Inter-comparison of past and projected climatic trends in Puerto Rico: 1950–2100

Urbanization and climate change affect the Antilles Islands of the sub-tropical Caribbean via coastal erosion, air/land/water pollution, resource limitations and declining aesthetic value (Taylor et al. 2012a). Warming seas give off more humidity, leading to shorter winters and mosquito-borne diseases (Colón-González et al. 2021). Many of these trends could continue into the 21st century (Taylor et al. 2012b, 2018), requiring adaptation to a changing climate and development of local mitigating strategies.
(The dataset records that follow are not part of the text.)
## src/hw/rtl/fbpa_pkg.sv

```systemverilog
package fbpa_pkg;

  // Pool geometry. Slot fields are 8 bits, so the usable pool stops at 256.
  localparam int SLOTS      = 256;
  localparam int SLOT_W     = 8;
  localparam int CNT_W      = 9;
  localparam int SLOT_REACH = 256;
  localparam int SLOT_LIMIT = (SLOTS < SLOT_REACH) ? SLOTS : SLOT_REACH;

  // Request kinds
  localparam logic [1:0] KIND_ALLOC = 2'd0;
  localparam logic [1:0] KIND_FREE  = 2'd1;
  localparam logic [1:0] KIND_INIT  = 2'd2;

  // Result status codes
  localparam logic [1:0] STS_OK      = 2'd0;
  localparam logic [1:0] STS_EMPTY   = 2'd1;
  localparam logic [1:0] STS_RANGE   = 2'd2;
  localparam logic [1:0] STS_NOT_USE = 2'd3;

  // Controller -> datapath
  typedef struct packed {
    logic load;   // capture request, launch stack and flag reads
    logic exec;   // apply request, load result register
    logic wipe;   // sweep one slot: stack entry = index, flag cleared
  } fbpa_cmd_t;

  // Datapath -> controller
  typedef struct packed {
    logic out_blocked;  // result register full and stalled
    logic is_init;      // captured request is a reinitialize
    logic wipe_last;    // sweep is at the last slot
  } fbpa_sts_t;

endpackage

```

## src/hw/rtl/fixed_block_pool_allocator.sv

```systemverilog
// Channel  | Handshake               | Payload
// ---------+-------------------------+-------------------------------------
// request  | in_valid_i/in_stall_o   | kind_i[1:0], slot_in_i[7:0]
// result   | out_valid_o/out_stall_i | slot_out_o[7:0], status_o[1:0],
//          |                         | free_left_o[8:0]
// config   | cfg_we_i                | cfg_wdata_i[8:0] (slot_count)
//
// Allocate, free and the unused kind first capture the request and read the
// stack and in-use flag (registered RAM reads), then apply it and load the
// result register. Reinitialize goes through capture, decode, a sweep that
// rewrites every stack entry and clears every flag, then apply.
// Reset (rst_ni, async low) starts the same sweep with the input stalled;
// afterwards the pool holds all 256 slots. A new request is taken while the
// previous result still waits; its apply cycle holds off until the result
// register frees up.
module fixed_block_pool_allocator (
  input  logic                      clk_i,
  input  logic                      rst_ni,
  input  logic                      in_valid_i,
  output logic                      in_stall_o,
  input  logic [1:0]                kind_i,
  input  logic [fbpa_pkg::SLOT_W-1:0] slot_in_i,
  output logic                      out_valid_o,
  input  logic                      out_stall_i,
  output logic [fbpa_pkg::SLOT_W-1:0] slot_out_o,
  output logic [1:0]                status_o,
  output logic [fbpa_pkg::CNT_W-1:0] free_left_o,
  input  logic                      cfg_we_i,
  input  logic [fbpa_pkg::CNT_W-1:0] cfg_wdata_i
);
  import fbpa_pkg::*;

  fbpa_cmd_t cmd;
  fbpa_sts_t sts;

  // Sequencer: boot sweep -> idle -> exec (-> init sweep -> apply) -> idle
  fbpa_ctrl u_ctrl (
    .clk_i      (clk_i),
    .rst_ni     (rst_ni),
    .in_valid_i (in_valid_i),
    .in_stall_o (in_stall_o),
    .sts_i      (sts),
    .cmd_o      (cmd)
  );

  // Stack RAM, in-use flag RAM, free count, result register
  fbpa_dpath u_dpath (
    .clk_i       (clk_i),
    .rst_ni      (rst_ni),
    .cmd_i       (cmd),
    .sts_o       (sts),
    .kind_i      (kind_i),
    .slot_in_i   (slot_in_i),
    .cfg_we_i    (cfg_we_i),
    .cfg_wdata_i (cfg_wdata_i),
    .out_stall_i (out_stall_i),
    .out_valid_o (out_valid_o),
    .slot_out_o  (slot_out_o),
    .status_o    (status_o),
    .free_left_o (free_left_o)
  );

endmodule

```

## src/hw/rtl/fbpa_ctrl.sv

```systemverilog
module fbpa_ctrl (
  input  logic              clk_i,
  input  logic              rst_ni,
  input  logic              in_valid_i,
  output logic              in_stall_o,
  input  fbpa_pkg::fbpa_sts_t sts_i,
  output fbpa_pkg::fbpa_cmd_t cmd_o
);
  import fbpa_pkg::*;

  localparam logic [2:0] ST_BOOT  = 3'd0;
  localparam logic [2:0] ST_IDLE  = 3'd1;
  localparam logic [2:0] ST_EXEC  = 3'd2;
  localparam logic [2:0] ST_WIPE  = 3'd3;
  localparam logic [2:0] ST_APPLY = 3'd4;

  logic [2:0] state_q, state_d;

  always_comb begin
    state_d    = state_q;
    cmd_o.load = 1'b0;
    cmd_o.exec = 1'b0;
    cmd_o.wipe = 1'b0;
    unique case (state_q)
      ST_BOOT: begin
        cmd_o.wipe = 1'b1;
        if (sts_i.wipe_last) begin
          state_d = ST_IDLE;
        end
      end
      ST_IDLE: begin
        if (in_valid_i) begin
          cmd_o.load = 1'b1;
          state_d    = ST_EXEC;
        end
      end
      ST_EXEC: begin
        if (sts_i.is_init) begin
          state_d = ST_WIPE;
        end else if (!sts_i.out_blocked) begin
          cmd_o.exec = 1'b1;
          state_d    = ST_IDLE;
        end
      end
      ST_WIPE: begin
        cmd_o.wipe = 1'b1;
        if (sts_i.wipe_last) begin
          state_d = ST_APPLY;
        end
      end
      ST_APPLY: begin
        if (!sts_i.out_blocked) begin
          cmd_o.exec = 1'b1;
          state_d    = ST_IDLE;
        end
      end
      default: state_d = ST_BOOT;
    endcase
  end

  assign in_stall_o = (state_q != ST_IDLE);

  always_ff @(posedge clk_i or negedge rst_ni) begin
    if (!rst_ni) begin
      state_q <= ST_BOOT;
    end else begin
      state_q <= state_d;
    end
  end

endmodule

```

## src/hw/rtl/fbpa_dpath.sv

```systemverilog
module fbpa_dpath (
  input  logic                      clk_i,
  input  logic                      rst_ni,
  input  fbpa_pkg::fbpa_cmd_t       cmd_i,
  output fbpa_pkg::fbpa_sts_t       sts_o,
  input  logic [1:0]                kind_i,
  input  logic [fbpa_pkg::SLOT_W-1:0] slot_in_i,
  input  logic                      cfg_we_i,
  input  logic [fbpa_pkg::CNT_W-1:0] cfg_wdata_i,
  input  logic                      out_stall_i,
  output logic                      out_valid_o,
  output logic [fbpa_pkg::SLOT_W-1:0] slot_out_o,
  output logic [1:0]                status_o,
  output logic [fbpa_pkg::CNT_W-1:0] free_left_o
);
  import fbpa_pkg::*;

  // Free stack and in-use flags; both are swept after reset and on reinitialize.
  logic [SLOT_W-1:0] stack_mem  [SLOTS];
  logic              in_use_mem [SLOTS];
  logic [CNT_W-1:0]  fc_q, fc_d;
  logic [CNT_W-1:0]  slot_count_q;
  logic [CNT_W-1:0]  eff_slots;
  logic [SLOT_W-1:0] wipe_addr_q;

  logic [1:0]        kind_q;
  logic [SLOT_W-1:0] slot_q;
  logic [SLOT_W-1:0] rd_addr, rd_data_q;
  logic              use_rd_q;

  logic              stk_we;
  logic [SLOT_W-1:0] stk_waddr;
  logic [SLOT_W-1:0] stk_wdata;
  logic              use_we;
  logic [SLOT_W-1:0] use_waddr;
  logic              use_wdata;
  logic [SLOT_W-1:0] granted;
  logic [1:0]        stat;

  logic              out_valid_q;
  logic [SLOT_W-1:0] slot_out_q;
  logic [1:0]        status_q;
  logic [CNT_W-1:0]  free_left_q;

  assign eff_slots = (slot_count_q > CNT_W'(SLOT_LIMIT)) ? CNT_W'(SLOT_LIMIT) : slot_count_q;
  assign rd_addr   = SLOT_W'(fc_q - CNT_W'(1));
  assign stk_waddr = cmd_i.wipe ? wipe_addr_q : fc_q[SLOT_W-1:0];
  assign stk_wdata = cmd_i.wipe ? wipe_addr_q : slot_q;

  always_comb begin
    fc_d      = fc_q;
    stk_we    = 1'b0;
    use_we    = 1'b0;
    use_waddr = slot_q;
    use_wdata = 1'b0;
    granted   = '0;
    stat      = STS_OK;
    if (cmd_i.exec) begin
      case (kind_q)
        KIND_ALLOC: begin
          if (fc_q == '0 || fc_q > CNT_W'(SLOTS)) begin
            stat = STS_EMPTY;
          end else begin
            fc_d      = fc_q - CNT_W'(1);
            use_we    = 1'b1;
            use_waddr = rd_data_q;
            use_wdata = 1'b1;
            granted   = rd_data_q;
          end
        end
        KIND_FREE: begin
          if ({1'b0, slot_q} >= eff_slots) begin
            stat = STS_RANGE;
          end else if (!use_rd_q) begin
            stat = STS_NOT_USE;
          end else begin
            use_we    = 1'b1;
            use_waddr = slot_q;
            use_wdata = 1'b0;
            if (fc_q < CNT_W'(SLOTS)) begin
              stk_we = 1'b1;
              fc_d   = fc_q + CNT_W'(1);
            end
          end
        end
        KIND_INIT: begin
          fc_d = eff_slots;
        end
        default: ;  // unused kind: no change
      endcase
    end
    if (cmd_i.wipe) begin
      stk_we    = 1'b1;
      use_we    = 1'b1;
      use_waddr = wipe_addr_q;
      use_wdata = 1'b0;
    end
  end

  // Stack memory: one write port, one registered read port
  always_ff @(posedge clk_i) begin
    if (stk_we) begin
      stack_mem[stk_waddr] <= stk_wdata;
    end
  end

  // In-use flags: one write port, one registered read port
  always_ff @(posedge clk_i) begin
    if (use_we) begin
      in_use_mem[use_waddr] <= use_wdata;
    end
  end

  always_ff @(posedge clk_i) begin
    if (cmd_i.load) begin
      rd_data_q <= stack_mem[rd_addr];
      use_rd_q  <= in_use_mem[slot_in_i];
      kind_q    <= kind_i;
      slot_q    <= slot_in_i;
    end
  end

  always_ff @(posedge clk_i or negedge rst_ni) begin
    if (!rst_ni) begin
      wipe_addr_q  <= '0;
      fc_q         <= CNT_W'(SLOT_LIMIT);
      slot_count_q <= CNT_W'(SLOT_REACH);
      out_valid_q  <= 1'b0;
    end else begin
      fc_q <= fc_d;
      if (cmd_i.wipe) begin
        wipe_addr_q <= wipe_addr_q + SLOT_W'(1);
      end
      if (cfg_we_i) begin
        slot_count_q <= cfg_wdata_i;
      end
      if (cmd_i.exec) begin
        out_valid_q <= 1'b1;
      end else if (!out_stall_i) begin
        out_valid_q <= 1'b0;
      end
    end
  end

  always_ff @(posedge clk_i) begin
    if (cmd_i.exec) begin
      slot_out_q  <= granted;
      status_q    <= stat;
      free_left_q <= fc_d;
    end
  end

  assign sts_o.out_blocked = out_valid_q && out_stall_i;
  assign sts_o.is_init     = (kind_q == KIND_INIT);
  assign sts_o.wipe_last   = (wipe_addr_q == SLOT_W'(SLOTS - 1));
  assign out_valid_o = out_valid_q;
  assign slot_out_o  = slot_out_q;
  assign status_o    = status_q;
  assign free_left_o = free_left_q;

endmodule

```

## config.mk

```make
export PLATFORM = sky130hd
export DESIGN_NAME = fixed_block_pool_allocator
export DESIGN_NICKNAME = d
export VERILOG_FILES = /design/src/hw/rtl/fbpa_pkg.sv /design/src/hw/rtl/fixed_block_pool_allocator.sv /design/src/hw/rtl/fbpa_ctrl.sv /design/src/hw/rtl/fbpa_dpath.sv
export SDC_FILE = /design/constraint.sdc
export NUM_CORES = 2
export LEC_CHECK = 0
export BUFFER_PORTS_ARGS = -buffer_cell sky130_fd_sc_hd__buf_4
export CAP_MARGIN = 10
export CORE_MARGIN = 8
export CORE_UTILIZATION = 65
export DETAILED_ROUTE_END_ITERATION = 16
export PLACE_DENSITY = 0.89
export REMOVE_ABC_BUFFERS = 1
export SYNTH_ARGS = -nofsm -noshare
export SYNTH_HDL_FRONTEND = slang
export SYNTH_SLANG_ARGS = --single-unit
export TNS_END_PERCENT = 10
```

## constraint.sdc

```tcl
create_clock -name clk_i -period 26.9 [get_ports clk_i]
set_clock_uncertainty 0.2 [all_clocks]
set_input_delay 4.035 -clock clk_i [delete_from_list [all_inputs] [get_ports clk_i]]
set_output_delay 4.035 -clock clk_i [all_outputs]
set_load 0.02 [all_outputs]
```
Most Antilles Islands have mountainous interiors, narrow coastal plains and high population density, so agricultural land-use competes with tourism and residential demand (Reyer et al. 2017).

Future projections of global warming make use of coupled general circulation models (GCMs) to quantify interactions between atmospheric composition, land–ocean feedback and thermodynamic–kinematic responses. Coupled Model Inter-comparison Project (CMIP) simulations tend to have a cool dry windy bias in the Caribbean (IPCC 2014; Ryu & Hayhoe 2014) and under-represent multi-year variability. Local circulations and their impacts may go undetected for small islands (IPCC 2021) due to coarse resolution (>100 km). Although many CMIP version 6 models have similar issues (Eyring et al. 2016), some offer improved coupling, finer resolution and realistic moist convection. Simulated mean patterns, annual cycles and trends can be compared with fine resolution (<50 km) reanalysis products that interpolate station and satellite data in the period 1950–2020 to represent small island climates.

The circulation of the sub-tropics around Puerto Rico (17.7°–18.7 °N, 67.5°–65.2 °W) is characterized by persistent trade winds and a shallow marine layer beneath subsidence from the Hadley Cell. Historical trends and projections indicate a widening of this meridional overturning atmospheric circulation (Lu et al. 2007; IPCC 2014; Jury 2018).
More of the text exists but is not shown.